An improvement to Approach 3A is using event-based retention labels along with a Calendar Year-end event, but leveraging the built-in Created column in SharePoint to identify content that was created throughout the calendar year instead of a piece of custom metadata. This eliminates several setup steps for event-based retention and is my preferred method. Here’s how you’d do this…

Similar to Approach 3A, create an event type for the Calendar Year (CY) event… I called mine Calendar Year-end

Similar to Approach 3A, define as many event-based retention labels as required for each of the unique CY retention requirements you have. All of them should be associated with the same event type, Calendar Year-end

Ensure content across your sites under a CY retention model have one of the CY retention labels applied through any of these means:

  • manually set
  • defaulted at a folder or library level
  • applied thru Power Automate/custom code
  • SharePoint Syntex document understanding model

At the start of each Calendar Year (January 1), trigger the retention event by using the Calendar Year-end event type. Different than Approach 3A, you can trigger this retention event immediately since the query you are using is based on the Created date which is a property set by SharePoint/OneDrive that will never change.

Include this condition: created=”last year” in the event trigger. In this image, I’m triggering the event for all content created last year that also has any retention label associated with the Calendar year-end event type:

After the back-end Purview service has had time to find content created last year that also has a retention label associated to the Calendar year-end event type, the retention clock starts. In this image, I have an event-based retention label, DEMO – Publication, associated to the Calendar year-end event type. The column, Label Event Data, is automatically added to the library with the event date (in this image, January 1, 2024) since the Created date is last year (2023):

 

The upside of this approach is you get the same benefits as Approach 3A, but with an additional benefit of using the built-in Created SharePoint column. This means no metadata needs to be set and no search schema configuration is required. Much simpler.
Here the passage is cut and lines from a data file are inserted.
<file path="config.mk">
export PLATFORM = sky130hd
export DESIGN_NAME = tsv_steer
export DESIGN_NICKNAME = d
export VERILOG_FILES = /design/src/rtl/tsv_pkg.sv /design/src/rtl/tsv_guard.sv /design/src/rtl/tsv_settle.sv /design/src/rtl/tsv_irq.sv /design/src/rtl/tsv_steer.sv
export SDC_FILE = /design/constraint.sdc
export NUM_CORES = 1
export LEC_CHECK = 0
export BUFFER_PORTS_ARGS = -buffer_cell sky130_fd_sc_hd__clkbuf_2
export CELL_PAD_IN_SITES_DETAIL_PLACEMENT = 0
export CELL_PAD_IN_SITES_GLOBAL_PLACEMENT = 1
export CORE_MARGIN = 2
export CORE_UTILIZATION = 40
export CTS_CLUSTER_DIAMETER = 100
export DETAILED_ROUTE_END_ITERATION = 16
export MAX_ROUTING_LAYER = met4
export PLACE_DENSITY_LB_ADDON = 0.1
export SLEW_MARGIN = 10
export SYNTH_ARGS = -nofsm -noshare
export SYNTH_HDL_FRONTEND = slang
export SYNTH_HIERARCHICAL = 1
export SYNTH_SLANG_ARGS = --single-unit
</file>
<file path="constraint.sdc">
create_clock -name clk -period 4.3 [get_ports clk]
set_clock_uncertainty 0.2 [all_clocks]
set_input_delay 0.43 -clock clk [delete_from_list [all_inputs] [get_ports clk]]
set_output_delay 0.43 -clock clk [all_outputs]
set_load 0.005 [all_outputs]
</file>
<file path="src/rtl/tsv_pkg.sv">
package tsv_pkg;

  typedef enum logic [1:0] {
    ST_IDLE = 2'd0,
    ST_QUAL = 2'd1,
    ST_HELD = 2'd2,
    ST_DROP = 2'd3
  } steer_state_e;

  localparam int unsigned DEF_CODE_W = 4;
  localparam int unsigned DEF_CNT_W  = 16;
  localparam int unsigned DEF_SETTLE = 4;

endpackage

</file>
<file path="src/rtl/tsv_guard.sv">
module tsv_guard #(
  parameter int unsigned CNT_W = 16
) (
  input  logic             clk,
  input  logic             rst_n,
  input  logic             level,
  input  logic             held,
  input  logic [CNT_W-1:0] present_cfg,
  input  logic [CNT_W-1:0] absent_cfg,
  output logic             hit
);
  localparam int unsigned EXT_W = CNT_W + 1;

  logic [CNT_W-1:0] run_q;
  logic [CNT_W-1:0] cfg_sel;
  logic [EXT_W-1:0] limit;
  logic [EXT_W-1:0] run_next;
  logic             differ;

  assign differ   = (level != held);
  assign cfg_sel  = held ? absent_cfg : present_cfg;
  assign limit    = (cfg_sel == '0) ? EXT_W'(1) : {1'b0, cfg_sel};
  assign run_next = {1'b0, run_q} + EXT_W'(1);
  assign hit      = differ && (run_next >= limit);

  always_ff @(posedge clk) begin
    if (!rst_n) begin
      run_q <= '0;
    end else if (!differ || hit) begin
      run_q <= '0;
    end else begin
      run_q <= run_next[CNT_W-1:0];
    end
  end
endmodule

</file>
<file path="src/rtl/tsv_settle.sv">
module tsv_settle #(
  parameter int unsigned SETTLE_CYC = 4
) (
  input  logic clk,
  input  logic rst_n,
  input  logic accept,
  input  logic rel_i,
  output logic flag,
  output logic fire
);
  localparam int unsigned SW = $clog2(SETTLE_CYC + 1);

  logic [SW-1:0] left_q;

  assign fire = (left_q == SW'(1)) && !rel_i;

  always_ff @(posedge clk) begin
    if (!rst_n) begin
      left_q <= '0;
      flag   <= 1'b0;
    end else if (rel_i) begin
      left_q <= '0;
      flag   <= 1'b0;
    end else if (accept) begin
      left_q <= SW'(SETTLE_CYC);
      flag   <= 1'b0;
    end else if (left_q != '0) begin
      left_q <= left_q - SW'(1);
      if (fire) flag <= 1'b1;
    end
  end
endmodule

</file>
<file path="src/rtl/tsv_irq.sv">
module tsv_irq (
  input  logic clk,
  input  logic rst_n,
  input  logic enable,
  input  logic fire,
  input  logic rd_stb,
  input  logic rel_i,
  output logic irq_n
);
  logic pend_q;

  always_ff @(posedge clk) begin
    if (!rst_n) begin
      pend_q <= 1'b0;
    end else if (!enable) begin
      pend_q <= 1'b0;
    end else if (fire) begin
      pend_q <= 1'b1;
    end else if (rd_stb || rel_i) begin
      pend_q <= 1'b0;
    end
  end

  assign irq_n = ~pend_q;
endmodule

</file>
<file path="src/rtl/tsv_steer.sv">
module tsv_steer
  import tsv_pkg::*;
#(
  parameter int unsigned CODE_W     = DEF_CODE_W,
  parameter int unsigned CNT_W      = DEF_CNT_W,
  parameter int unsigned SETTLE_CYC = DEF_SETTLE
) (
  input  logic              clk,
  input  logic              rst_n,
  input  logic              tone_early,
  input  logic [CODE_W-1:0] tone_code,
  input  logic [CNT_W-1:0]  present_guard,
  input  logic [CNT_W-1:0]  absent_guard,
  input  logic              irq_en,
  input  logic              rd_stb,
  output logic              steer_o,
  output logic [CODE_W-1:0] rx_data,
  output logic              dv_flag,
  output logic              irq_n
);
  steer_state_e      st_q, st_d;
  logic              char_on;
  logic              hit;
  logic              accept;
  logic              rel;
  logic              fire;
  logic [CODE_W-1:0] code_q;

  assign char_on = (st_q == ST_HELD) || (st_q == ST_DROP);
  assign accept  = hit && !char_on;
  assign rel     = hit && char_on;

  tsv_guard #(.CNT_W(CNT_W)) u_guard (
    .clk         (clk),
    .rst_n       (rst_n),
    .level       (tone_early),
    .held        (char_on),
    .present_cfg (present_guard),
    .absent_cfg  (absent_guard),
    .hit         (hit)
  );

  always_comb begin
    if (hit) begin
      st_d = char_on ? ST_IDLE : ST_HELD;
    end else if (char_on) begin
      st_d = tone_early ? ST_HELD : ST_DROP;
    end else begin
      st_d = tone_early ? ST_QUAL : ST_IDLE;
    end
  end

  always_ff @(posedge clk) begin
    if (!rst_n) begin
      st_q   <= ST_IDLE;
      code_q <= '0;
    end else begin
      st_q <= st_d;
      if (accept) code_q <= tone_code;
    end
  end

  tsv_settle #(.SETTLE_CYC(SETTLE_CYC)) u_settle (
    .clk    (clk),
    .rst_n  (rst_n),
    .accept (accept),
    .rel_i  (rel),
    .flag   (dv_flag),
    .fire   (fire)
  );

  tsv_irq u_irq (
    .clk    (clk),
    .rst_n  (rst_n),
    .enable (irq_en),
    .fire   (fire),
    .rd_stb (rd_stb),
    .rel_i  (rel),
    .irq_n  (irq_n)
  );

  assign steer_o = char_on;
  assign rx_data = code_q;
endmodule

</file>
After elaboration in Yosys (flattened, before gate mapping) --
Index checks and enable logic that the tools add are counted. Widths: inputs -> output; s select.
Storage, ports and cells: bits in registers 27, output and inout bits 7, word-level logic and storage cells 46
Cells by class: $add $sub $neg 2, magnitude comparators 1, equality and inequality tests 4, muxes and demuxes 11, bitwise operators 2, reductions and logical operators 19
Operators by type and width (count):
- $mux 16 | 2
- $add 16x1->17 const B | 1
- $ge 17x17->1 | 1
- $logic_not 16->1 | 1
- $mux 2 | 3
- $mux 3 | 2
- $eq 2x2->1 const B | 2
- $logic_and 1x1->1 | 4
- $mux 1 | 4
- $reduce_and 2->1 | 2
- $reduce_bool 2->1 | 2
- $reduce_or 2->1 | 2
- $eq 3x1->1 const B | 1
- $logic_not 1->1 | 3
- $logic_or 1x1->1 | 3
- $reduce_bool 3->1 | 1
- $reduce_or 3->1 | 1
- $sub 3x1->3 const B | 1
- $not 1->1 | 2
- $ne 1x1->1 | 1

Longest topological paths before layout --
Gate-level depths: netlist of run 1.
depth after elaboration 11, mapped depth 17, gate-level depth less buffers 15

By module --
Netlist of run 1, hierarchy kept.
Modules (own cells, without submodules):
- tsv_guard | instances 1, cells each 150, area an instance 1463.9 um^2, sequential area each 320.3 um^2
- tsv_settle | instances 1, cells each 23, area an instance 216.5 um^2, sequential area each 80.1 um^2
- tsv_steer | instances 1, cells each 19, area an instance 211.5 um^2, sequential area each 100.1 um^2
- tsv_irq | instances 1, cells each 4, area an instance 46.3 um^2, sequential area each 20.0 um^2

Least setup slack after synthesis of run 1 --
OpenSTA, ideal clock, no wires.
path type reg2reg, start point register st_q[1], end point register u_settle.left_q[1], library setup time 0.079 ns, arrival 3.364 ns, required time 4.021 ns, path slack 0.657 ns, cell stages (with the launch flop) 16, buffers on the path 3, period minus slack after synthesis 3.643 ns, cell sequence dfxtp_1 > clkbuf_1 > buf_6 > buf_6 > mux2i_1 > nand4_1 > or4_1 > nand2_1 > ha_1 > inv_1 > a221oi_1 > a21boi_4 > o21a_1 > ha_1 > or3b_4 > a211oi_2
Between the ends: word-level cells in the longest chain between the ends 9, elaborated cells between the ends (all ways) 13, those cells by class 1 x order compare; 3 x eq/ne; 2 x mux; 7 x reduce/logical
RTL lines:
- start: declaration | line tsv_steer.sv:21 | steer_state_e st_q, st_d;
- start signal: assignment | line tsv_steer.sv:58 | st_q <= st_d;
- $eq 2x2->1 | line tsv_steer.sv:29 | assign char_on = (st_q == ST_HELD) || (st_q == ST_DROP);
- $logic_or 1x1->1 * | line tsv_steer.sv:29
- net steer_o | line tsv_steer.sv:16 | output logic steer_o,
- $mux 16 | line tsv_guard.sv:21 | assign cfg_sel = held ? absent_cfg : present_cfg;
- $logic_not 16->1 | line tsv_guard.sv:22 | assign limit = (cfg_sel == '0) ? EXT_W'(1) : {1'b0, cfg_sel};
- $mux 16 | line tsv_guard.sv:22
- $ge 17x17->1 | line tsv_guard.sv:24 | assign hit = differ && (run_next >= limit);
- $logic_and 1x1->1 * | line tsv_guard.sv:24
- net hit | line tsv_steer.sv:23 | logic hit;
- $logic_and 1x1->1 * | line tsv_steer.sv:31 | assign rel = hit && char_on;
- net rel | line tsv_steer.sv:25 | logic rel;
- $reduce_or 3->1 (no line) *
- end signal: assignment | line tsv_settle.sv:25 | left_q <= SW'(SETTLE_CYC);
- end signal: assignment | line tsv_settle.sv:28 | left_q <= left_q - SW'(1);
- end: declaration | line tsv_settle.sv:13 | logic [SW-1:0] left_q;
The timed path passes the listed nets; every way through them passes the cells marked *. A chain may end at the register's enable or synchronous reset.

Final worst setup path of run 1 --
start point register st_q[1], end point register u_settle.left_q[1]
Between the ends: word-level cells in the longest chain between the ends 9, elaborated cells between the ends (all ways) 13, those cells by class 1 x order compare; 3 x eq/ne; 2 x mux; 7 x reduce/logical
RTL lines:
- $eq 2x2->1 | line tsv_steer.sv:29
- $logic_or 1x1->1 * | line tsv_steer.sv:29
- $mux 16 | line tsv_guard.sv:21
- $logic_not 16->1 | line tsv_guard.sv:22
- $mux 16 | line tsv_guard.sv:22
- $ge 17x17->1 | line tsv_guard.sv:24
- $logic_and 1x1->1 * | line tsv_guard.sv:24
- net hit | line tsv_steer.sv:23
- $logic_and 1x1->1 * | line tsv_steer.sv:30 | assign accept = hit && !char_on;
- net accept | line tsv_steer.sv:24 | logic accept;
- $reduce_or 3->1 (no line) *
Marked as above.

==> flow_metrics.tcl, run 1 <==
set metrics [dict create \
    status "finished clean" \
    fmax_mhz 261.7 \
    power-per-cell-area_nw_per_um2 249.1 \
    wl_mm 4.157 \
    rows 25 \
    syn_inst 196 \
    seqPwrFrac 0.477 \
    min_from "irq_en" \
    power.share.switching 0.2760 \
    cp.arrival_ns 3.82 \
    hold_violations 0 \
    crit_path_frequent_cell "ha_1" \
    setup_tns_ns 0 \
    reg2reg_to "u_settle/left_q[1]" \
    cts_resized 0 \
    syn_avg_cell_area_um2 9.888 \
    drc 0 \
    vdd_ir_drop_max_v 0.0001736 \
    reg2reg_depth 13 \
    dieWidth_um 73.61 \
    path_depth 13 \
    place_ws_ns 0.4675 \
    r2r_slack_ns 0.48 \
    syn_nets 259 \
    ant_nets 0 \
    drv_slew 0 \
    syn2layout_area_growth_pct 16.46 \
    drt-initial-drc-count 51 \
    crit_buf_inv 2 \
    crit_start "st_q[1]" \
    synth_common_cells "26 x dfxtp_1, 22 x ha_1, 20 x mux2i_1" \
    clockBufferDepth 2 \
    rsz0062_at_grt "no" \
    cts_buffers 3 \
    die_y_um 73.61 \
    synth_top_area_cell "dfxtp_1" \
    p_switching_mw 0.1552 \
    cp_slowest_stage_delay_ns 0.53 \
    cts_tree "built" \
    grt_pass1_wl_mm 6.775 \
    grt_usage 0.1658 \
    reg2reg_from "st_q[1]" \
    post_drt_wl_per_cell_um 14.04 \
    final_nets 306 \
    crit_chain "buf_4, mux2i_1, nand4_1, or4_1, nand2_1, ha_1, inv_1, a221oi_1, a21boi_4, o21a_1, ha_1, or3b_4, a211oi_2" \
    fin_ws_ns 0.4794 \
    dp_cells 292 \
    crit_path_end_kind "flip-flop" \
    crit_fanout 18 \
    n_antenna_cell 0 \
    htreeDepth 1 \
    p_comb_frac 0.239 \
    vias 1553 \
    final_cells 296 \
    hp-class "in2reg" \
    maxCapViolations 0 \
    p_int_mw 0.4070 \
    slew_headroom 0.7008 \
    synth_enable_flop_cells 0 \
    synth_area_leaders "dfxtp_1 27%, ha_1 14%, mux2i_1 10%" \
    start_kind "flip-flop" \
    grt_max_degree 19 \
    core_area_um2 4692 \
    antenna_found_initial 0 \
    synth.yosys.seq_area_share 0.2686 \
    synth.top_cell.area_share 0.2686 \
    syn_area_um2 1938 \
    synth_most_common_cell "dfxtp_1" \
    vias_per_cell 5.247 \
    post-cts-setup-buffers 0 \
    synth_ff_type "dfxtp_1" \
    portBuffers 47 \
    hpwl_mm 3.402 \
    p_clk_frac 0.284 \
    cp-endpoint "u_settle/left_q[1]" \
    ios 48 \
    detail_route.first_pass.iterations 4 \
    drive_gt1_frac 0.3017 \
    crit_family "simple AND/OR/NAND/NOR gates" \
    path_clk_slew_ns 0.09 \
    cts.sinks 26 \
    cts_root_buf "clkbuf_8" \
    setup_viol 0 \
    hold_buffers 0 \
    critical_path_class "reg2reg" \
    start_util 0.4131 \
    worst_pin_slew_ns 0.4488 \
    die_area_um2 5418 \
    finalCritPeriodShare 0.8885 \
    gp_congestion 0.7818 \
    synth_warnings 6 \
    synthDistinctLibCells 42 \
    period_needed_ns 3.821 \
    crit_required_ns 4.30 \
    overflow 0 \
    ys_ff_latch 26 \
    critical-path-slowest-cell "or4_1" \
    synth_async_sr_flop_share 0 \
    grt_pass1_vias 1424 \
    clkLatencyLatePin_ns 0.27 \
    p_leak_nw 0.9707 \
]
worst min-delay path by stage:
stage                  endpoint  slack, ns  cells past startpoint
5_1_grt            u_irq/pend_q       0.18                      2
4_1_cts            u_irq/pend_q       0.17                      2
3_5_place_dp      u_settle/flag       0.26                      2
3_3_place_gp      u_settle/flag       0.25                      2
2_1_floorplan  u_guard/run_q[0]       0.25                      1
6_report           u_irq/pend_q       0.17                      2
cells by family (layout without fill, tap and decap cells):
family | count (synthesis) | count (layout) | share of synthesized area
mux | 20 | 20 | 0.1033
buf+inv | 16 | 62 | 0.04712
compound gates | 24 | 24 | 0.1098
xor+xnor | 16 | 16 | 0.07618
fa+ha+maj | 22 | 22 | 0.1420
flops | 26 | 26 | 0.2686
simple gates | 72 | 72 | 0.2531
area by class of cell:
cell class	instances	area [um^2]
multi-input combinational	154	1326
timing repair buffer	50	257.7
sequential	26	520.5
tap	54	67.56
fill	465	2435
clock buffer	4	55.05
inverter	8	30.03
metrics by stage:
| stage | area [um^2] | hold slack [ns] | power (mW) | utilization |
|---|---|---|---|---|
| floorplan | 1938 | 0.2509 | 0.3687 | - |
| global placement | 2202 | 0.2516 | 0.4118 | 0.4693 |
| detailed placement | 2202 | 0.2559 | 0.4093 | 0.4693 |
| CTS | 2257 | 0.1711 | 0.5692 | 0.4811 |
| global route | 2257 | 0.1765 | 0.6073 | 0.4811 |
| finish | 2257 | 0.1714 | 0.5622 | 0.4811 |
layer usage:
| layer | GRT usage | wire length [um] | vias to the layer above | share of wire |
|---|---|---|---|---|
| li1 | - | - | 810 | - |
| met1 | 0.2494 | 2265 | 698 | 0.54 |
| met2 | 0.2292 | 1637 | 41 | 0.39 |
| met3 | 0.02469 | 217 | 4 | 0.052 |
| met4 | 0.04242 | 37 | 0 | 0.0089 |
| met5 | - | 0 | - | 0 |
registers in the layout, summed over array words and instances (netlist names):
register         cells
st_q                 1
u_settle/left_q      3
u_guard/run_q       16
rx_data              4
u_irq/pend_q         1
u_settle/flag        1
power groups by stage:
stage / Sequential (mW) / Clock (mW) / Combinational, mW
final: 0.268 / 0.160 / 0.134
after global routing: 0.271 / 0.180 / 0.157
after CTS: 0.268 / 0.164 / 0.137
after detailed placement: 0.274 / 0 / 0.135
after global placement: 0.275 / 0 / 0.137
after floorplan: 0.272 / 0 / 0.0967
cell usage in the layout, fill, tap and decap left out, drive strengths merged, types with 8 or more instances in the layout:
master | synthesis | layout
dfxtp | 26 | 26
nand3 | 16 | 16
inv | 8 | 8
xnor2 | 11 | 11
nand4 | 9 | 9
clkbuf | 2 | 51
nor3b | 11 | 11
ha | 22 | 22
a21oi | 9 | 9
mux2i | 20 | 20
(Power assumes the default switching activity.)
==> run 2: changes to the inputs <==
--- a/config.mk
+++ b/config.mk
@@ -5,11 +5,13 @@
 export SDC_FILE = /design/constraint.sdc
 export NUM_CORES = 1
 export LEC_CHECK = 0
+export ABC_AREA = 1
 export BUFFER_PORTS_ARGS = -buffer_cell sky130_fd_sc_hd__clkbuf_2
+export CAP_MARGIN = 20
 export CELL_PAD_IN_SITES_DETAIL_PLACEMENT = 0
 export CELL_PAD_IN_SITES_GLOBAL_PLACEMENT = 1
 export CORE_MARGIN = 2
-export CORE_UTILIZATION = 40
+export CORE_UTILIZATION = 37
 export CTS_CLUSTER_DIAMETER = 100
 export DETAILED_ROUTE_END_ITERATION = 16
 export MAX_ROUTING_LAYER = met4
==> run 2 against run 1 <==
- count of clock-buffer cells in the layout unchanged
- via count increased by 16%
- routed wire length increased by 0.22%
- global-route usage decreased by 1.3 points
- combinational power increased by 13%
- final area increased by 3.4%
- critical path type unchanged
- largest power group unchanged
==> flow_metrics.tcl, run 2 <==
set metrics [dict create \
    period_needed_ns 3.441 \
    syn2layout_area_growth_pct 18.33 \
    grt_usage 0.1525 \
    crit_family "simple AND/OR/NAND/NOR gates" \
    n_antenna_cell 0 \
    vdd_ir_drop_max_v 0.0001792 \
    drive_gt1_frac 0.2075 \
    drv_slew 0 \
    drc 0 \
    crit_required_ns 4.27 \
    setup_viol 0 \
    post_drt_wl_per_cell_um 9.990 \
    htreeDepth 1 \
    power-per-cell-area_nw_per_um2 251.2 \
    worst_pin_slew_ns 0.4529 \
    post-cts-setup-buffers 0 \
    final_cell_mix "56 x inv_1, 54 x nand2_1, 51 x nor2_1, 47 x clkbuf_2, 26 x dfxtp_1" \
    cts.sinks 26 \
    fmax_mhz 290.6 \
    start_util 0.3839 \
    ys_ff_latch 26 \
    ios 48 \
    die_y_um 77.03 \
    ant_nets 0 \
    rsz0062_at_grt "no" \
    core_area_um2 5140 \
    hp-class "in2reg" \
    final_common_cell "inv_1" \
    die_area_um2 5933 \
    syn_avg_cell_area_um2 6.599 \
    largest_register "u_guard/run_q" \
    cp.arrival_ns 3.41 \
    clkLatencyLatePin_ns 0.27 \
    synth_ff_type "dfxtp_1" \
    grt_max_degree 17 \
    synth_area_leaders "dfxtp_1 26%, ha_1 14%, inv_1 11%" \
    hold_violations 0 \
    synth_common_cells "56 x inv_1, 54 x nand2_1, 51 x nor2_1" \
    place_ws_ns 0.8464 \
    vias 1808 \
    fin_ws_ns 0.8587 \
    synth_top_area_cell "dfxtp_1" \
    start_kind "flip-flop" \
    vias_per_cell 4.336 \
    post-layout-total-power_mw 0.5864 \
    antenna_found_initial 0 \
    detail_route.first_pass.iterations 7 \
    synth_async_sr_flop_share 0 \
    critical_path_class "reg2reg" \
    crit_buf_inv 3 \
    syn_nets 362 \
    portBuffers 47 \
    synth_most_common_cell "inv_1" \
    synth.top_cell.area_share 0.2638 \
    hpwl_mm 3.601 \
    grt_pass1_wl_mm 7.369 \
    maxCapViolations 0 \
    cts_root_buf "clkbuf_8" \
    drt-initial-drc-count 61 \
    synth_enable_flop_cells 0 \
    p_leak_nw 1.171 \
    crit_path_end_kind "flip-flop" \
    synth_warnings 6 \
    clockBufferDepth 2 \
    gp_congestion 0.8060 \
    syn_inst 299 \
    cts_buffers 3 \
    cts_tree "built" \
    hold_buffers 0 \
    overflow 0 \
    grt_pass1_vias 1687 \
    synth.yosys.seq_area_share 0.2638 \
    path_clk_slew_ns 0.09 \
    largest_register_ffs 16 \
    cp_slowest_stage_delay_ns 0.41 \
    status "finished clean" \
    setup_tns_ns 0 \
    crit_chain "ha_1, nand3_2, nor2_2, nand3_2, nor2_1, xnor2_1, inv_1, ha_1, nand2_1, inv_1, nand3_1, o21ai_0, nand2_1, a31oi_1, ha_1, inv_1, nor2_1, nor2_1" \
    syn_area_um2 1973 \
    finalCritPeriodShare 0.8003 \
    synthDistinctLibCells 29 \
    cts_resized 0 \
    critical-path-slowest-cell "dfxtp_1" \
    crit_fanout 7 \
    wl_mm 4.166 \
    final_nets 411 \
    dieWidth_um 77.03 \
    slew_headroom 0.6977 \
    rows 26 \
]
run 2: cell types whose count changed after synthesis, moves of 9 or more:
cell / previous run / this run
mux2i_1: 20 / 2
nand2_1: 6 / 54
or2_2: 0 / 10
nor3b_2: 9 / 0
nor2_1: 7 / 51
o21ai_0: 1 / 18
inv_1: 8 / 56
run 2: cell type report:
| type | instances | area [um^2] |
|---|---|---|
| fill | 598 | 2805 |
| multi-input combinational | 211 | 1211 |
| sequential | 26 | 520.5 |
| timing repair buffer | 48 | 242.7 |
| inverter | 58 | 217.7 |
| tap | 70 | 87.58 |
| clock buffer | 4 | 55.05 |
run 2: through the flow:
stage / hold slack (ns) / utilization / cells / cell area [um^2]
finish: 0.1545 / 0.4542 / 417 / 2335
global route: 0.1517 / 0.4542 / 417 / 2335
CTS: 0.1467 / 0.4542 / 417 / 2335
detailed placement: 0.2408 / 0.4435 / 413 / 2280
global placement: 0.2368 / 0.4435 / 413 / 2280
floorplan: 0.2333 / - / 299 / 1973
run 2: cells by family after synthesis:
kind of cell / share of synthesized area
fa+ha+maj: 0.1395
xor+xnor: 0.04883
flops: 0.2638
compound gates: 0.09005
simple gates: 0.3253
buf+inv: 0.1224
mux: 0.01015
run 2: worst reg2reg max path: stages (launching register included):
cell and delay (ns):
dfxtp_1 0.41, ha_1 0.24, nand3_2 0.12, nor2_2 0.21
nand3_2 0.14, nor2_1 0.14, xnor2_1 0.16, inv_1 0.08
ha_1 0.30, nand2_1 0.08, inv_1 0.09, nand3_1 0.07
o21ai_0 0.15, nand2_1 0.13, a31oi_1 0.25, ha_1 0.31
inv_1 0.12, nor2_1 0.10, nor2_1 0.06
run 2: path summary, 6_finish.rpt:
kind,startpoint,endpoint,slack (ns),depth (start not counted)
worst max-delay path,u_guard/run_q[0],rx_data[1],0.86,18
worst min-delay path,irq_en,u_irq/pend_q,0.15,3
worst max register to register,u_guard/run_q[0],rx_data[1],0.86,18
worst min register to register,u_settle/flag,u_settle/flag,0.25,2
run 2: layer usage:
metal	GRT usage	up-vias	part of all wire	routed length, um
met5	-	-	0	0
met4	0.01607	0	0	0
met3	0.02824	0	0.027	113
met2	0.2535	21	0.48	2020
met1	0.2004	768	0.49	2033
li1	-	1019	-	-
run 2: power breakdown:
part           leakage (nW)  internal [mW]  total [mW]  switching (mW)
sequential            0.210          0.259       0.271          0.0120
combinational         0.932         0.0689       0.152          0.0835
clock                0.0288         0.0820       0.163          0.0814
total                  1.17          0.409       0.586           0.177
You can also trigger the event immediately on January 1 of the new CY.

The downside of this approach is it cannot be backdated to calendar years prior to last year as it is relying on the built-in Created column and the “last year” date interval reserved keyword (I.e., you can’t use this approach for applying retention to migrated content that was created earlier than last year – if that is a requirement, I recommend using Approach 1 or 3A). Approach 3B also requires you to trigger the Calendar Year-end event annually, but that is a minimal downside.


Closing thoughts

I’m encouraged by the options available to implement CY retention. I want to stress to my reading audience how important it is to plan ahead, work with your regulators, involve your Compliance professionals and SharePoint information architects, and test the end-to-end process in a demo tenant before doing the same in your production environment.

Thanks for reading.

-JCK

3 comments

  1. Thanks for the descriptions! For Approach 3, event based retention labels, you do not list auto-apply as one of the acceptable ways to apply labels. Does auto-apply not work with this Approach?

  2. Hi Eric, I have not had consistent success with event-based retention labels being auto-applied to content which is why I intentionally didn’t include it. I continue to test and provide feedback to Microsoft on this.
    -Joanne

    1. Joanne, very interesting. Are you able to share any more details on what might not work with auto-apply of event based retention labels?